Saved entries:

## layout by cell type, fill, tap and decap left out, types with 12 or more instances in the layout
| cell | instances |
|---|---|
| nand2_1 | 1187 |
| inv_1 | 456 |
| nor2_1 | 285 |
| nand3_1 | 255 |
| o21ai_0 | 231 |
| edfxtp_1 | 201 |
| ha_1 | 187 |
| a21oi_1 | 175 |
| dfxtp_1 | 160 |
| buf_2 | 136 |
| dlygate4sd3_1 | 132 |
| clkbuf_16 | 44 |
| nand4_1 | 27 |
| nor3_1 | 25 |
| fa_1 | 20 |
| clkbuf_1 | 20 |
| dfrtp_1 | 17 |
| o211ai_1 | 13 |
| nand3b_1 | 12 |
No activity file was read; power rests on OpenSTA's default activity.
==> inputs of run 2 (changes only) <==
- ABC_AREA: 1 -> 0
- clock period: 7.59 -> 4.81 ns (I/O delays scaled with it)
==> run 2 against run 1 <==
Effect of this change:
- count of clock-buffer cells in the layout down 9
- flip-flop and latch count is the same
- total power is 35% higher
<file path="src/rtl/core/rhb_pkg.sv">
package rhb_pkg;

    localparam int COORD_W    = 10;
    localparam int HEIGHT_W   = 24;
    localparam int RAD_W      = 19;
    localparam int MAXR_W     = RAD_W + 1;
    localparam int CFG_IDX_W  = 3;
    localparam int CFG_DATA_W = 24;
    localparam int SIDE_W     = HEIGHT_W + 2;

    localparam int DEF_GRID_SIZE = 1024;
    localparam int DEF_FRAC_BITS = 8;

    localparam logic signed [HEIGHT_W-1:0] HMAX = {1'b0, {(HEIGHT_W-1){1'b1}}};
    localparam logic signed [HEIGHT_W-1:0] HMIN = {1'b1, {(HEIGHT_W-1){1'b0}}};

    typedef enum logic [CFG_IDX_W-1:0] {
        CFG_CENTER_X      = 3'd0,
        CFG_CENTER_Y      = 3'd1,
        CFG_RAISE_RADIUS  = 3'd2,
        CFG_FEATHER_WIDTH = 3'd3,
        CFG_LIFT_AMOUNT   = 3'd4
    } t_cfg_idx;

    typedef struct packed {
        logic [COORD_W-1:0]         cell_col;
        logic [COORD_W-1:0]         cell_row;
        logic signed [HEIGHT_W-1:0] cell_height;
    } t_cell;

    typedef struct packed {
        logic signed [HEIGHT_W-1:0] new_height;
        logic                       touched;
        logic                       clipped;
    } t_result;

    // Width of the squared distance in fixed point.
    function automatic int rhb_d2_w(input int frac);
        return 2 * COORD_W + 1 + 2 * frac;
    endfunction

    function automatic int rhb_root_w(input int frac);
        return (rhb_d2_w(frac) + 1) / 2;
    endfunction

    // Four front stages, square root, two ring stages, divider, output register.
    function automatic int rhb_latency(input int frac);
        return 4 + rhb_root_w(frac) + 2 + HEIGHT_W + 1;
    endfunction

endpackage

</file>
<file path="src/rtl/core/rhb_sqrt.sv">
module rhb_sqrt import rhb_pkg::*; #(
    parameter int IN_W   = 37,
    parameter int SIDE_W = 26
) (
    input  logic                      i_clk,
    input  logic                      i_rst_n,
    input  logic                      i_valid,
    input  logic [IN_W-1:0]           i_rad,
    input  logic [SIDE_W-1:0]         i_side,
    output logic                      o_valid,
    output logic [(IN_W+1)/2-1:0]     o_root,
    output logic [SIDE_W-1:0]         o_side
);

    localparam int STEPS  = (IN_W + 1) / 2;
    localparam int ROOT_W = STEPS;
    localparam int PAD_W  = 2 * STEPS;
    localparam int RW     = ROOT_W + 3;

    logic              r_v    [STEPS];
    logic [PAD_W-1:0]  r_rad  [STEPS];
    logic [RW-1:0]     r_rem  [STEPS];
    logic [ROOT_W-1:0] r_root [STEPS];
    logic [SIDE_W-1:0] r_side [STEPS];

    // One result bit per stage: bring down two radicand bits, try the next root bit.
    for (genvar k = 0; k < STEPS; k++) begin : g_step
        logic              p_v;
        logic [PAD_W-1:0]  p_rad;
        logic [RW-1:0]     p_rem;
        logic [ROOT_W-1:0] p_root;
        logic [SIDE_W-1:0] p_side;
        logic [RW-1:0]     rem_sh;
        logic [RW-1:0]     trial;
        logic              ge;

        if (k == 0) begin : g_first
            assign p_v    = i_valid;
            assign p_rad  = PAD_W'(i_rad);
            assign p_rem  = '0;
            assign p_root = '0;
            assign p_side = i_side;
        end else begin : g_next
            assign p_v    = r_v[k-1];
            assign p_rad  = r_rad[k-1];
            assign p_rem  = r_rem[k-1];
            assign p_root = r_root[k-1];
            assign p_side = r_side[k-1];
        end

        assign rem_sh = {p_rem[RW-3:0], p_rad[2*(STEPS-1-k) +: 2]};
        assign trial  = RW'({p_root, 2'b01});
        assign ge     = (rem_sh >= trial);

        always_ff @(posedge i_clk) begin
            if (!i_rst_n) begin
                r_v[k] <= 1'b0;
            end else begin
                r_v[k] <= p_v;
            end
        end

        always_ff @(posedge i_clk) begin
            r_rad[k]  <= p_rad;
            r_rem[k]  <= ge ? (rem_sh - trial) : rem_sh;
            r_root[k] <= {p_root[ROOT_W-2:0], ge};
            r_side[k] <= p_side;
        end
    end

    assign o_valid = r_v[STEPS-1];
    assign o_root  = r_root[STEPS-1];
    assign o_side  = r_side[STEPS-1];

endmodule

</file>
<file path="config.mk">
export PLATFORM = sky130hd
export DESIGN_NAME = rhb_div
export DESIGN_NICKNAME = d
export VERILOG_FILES = /design/src/rtl/core/rhb_pkg.sv /design/src/rtl/core/rhb_div.sv
export SDC_FILE = /design/constraint.sdc
export NUM_CORES = 2
export LEC_CHECK = 0
export BUFFER_PORTS_ARGS = -buffer_cell sky130_fd_sc_hd__buf_2
export CAP_MARGIN = 10
export CELL_PAD_IN_SITES_DETAIL_PLACEMENT = 1
export CELL_PAD_IN_SITES_GLOBAL_PLACEMENT = 1
export CORE_MARGIN = 2
export CORE_UTILIZATION = 50
export DETAILED_ROUTE_END_ITERATION = 12
export GPL_TIMING_DRIVEN = 1
export PLACE_DENSITY = 0.86
export RECOVER_POWER = 25
export SLEW_MARGIN = 10
export SYNTH_ARGS = -nofsm -noshare
export SYNTH_HDL_FRONTEND = slang
export SYNTH_SLANG_ARGS = --single-unit
</file>
<file path="constraint.sdc">
create_clock -name i_clk -period 10.1 [get_ports i_clk]
set_input_delay 2.02 -clock i_clk [delete_from_list [all_inputs] [get_ports i_clk]]
set_output_delay 2.02 -clock i_clk [all_outputs]
set_load 0.005 [all_outputs]
</file>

## Brief
The answer must be a verbatim transcription of the entries above, from the first line through the line that contains "- count of clock-buffer", and nothing more.

## Answer for the task
## layout by cell type, fill, tap and decap left out, types with 12 or more instances in the layout
| cell | instances |
|---|---|
| nand2_1 | 1187 |
| inv_1 | 456 |
| nor2_1 | 285 |
| nand3_1 | 255 |
| o21ai_0 | 231 |
| edfxtp_1 | 201 |
| ha_1 | 187 |
| a21oi_1 | 175 |
| dfxtp_1 | 160 |
| buf_2 | 136 |
| dlygate4sd3_1 | 132 |
| clkbuf_16 | 44 |
| nand4_1 | 27 |
| nor3_1 | 25 |
| fa_1 | 20 |
| clkbuf_1 | 20 |
| dfrtp_1 | 17 |
| o211ai_1 | 13 |
| nand3b_1 | 12 |
No activity file was read; power rests on OpenSTA's default activity.
==> inputs of run 2 (changes only) <==
- ABC_AREA: 1 -> 0
- clock period: 7.59 -> 4.81 ns (I/O delays scaled with it)
==> run 2 against run 1 <==
Effect of this change:
- count of clock-buffer cells in the layout down 9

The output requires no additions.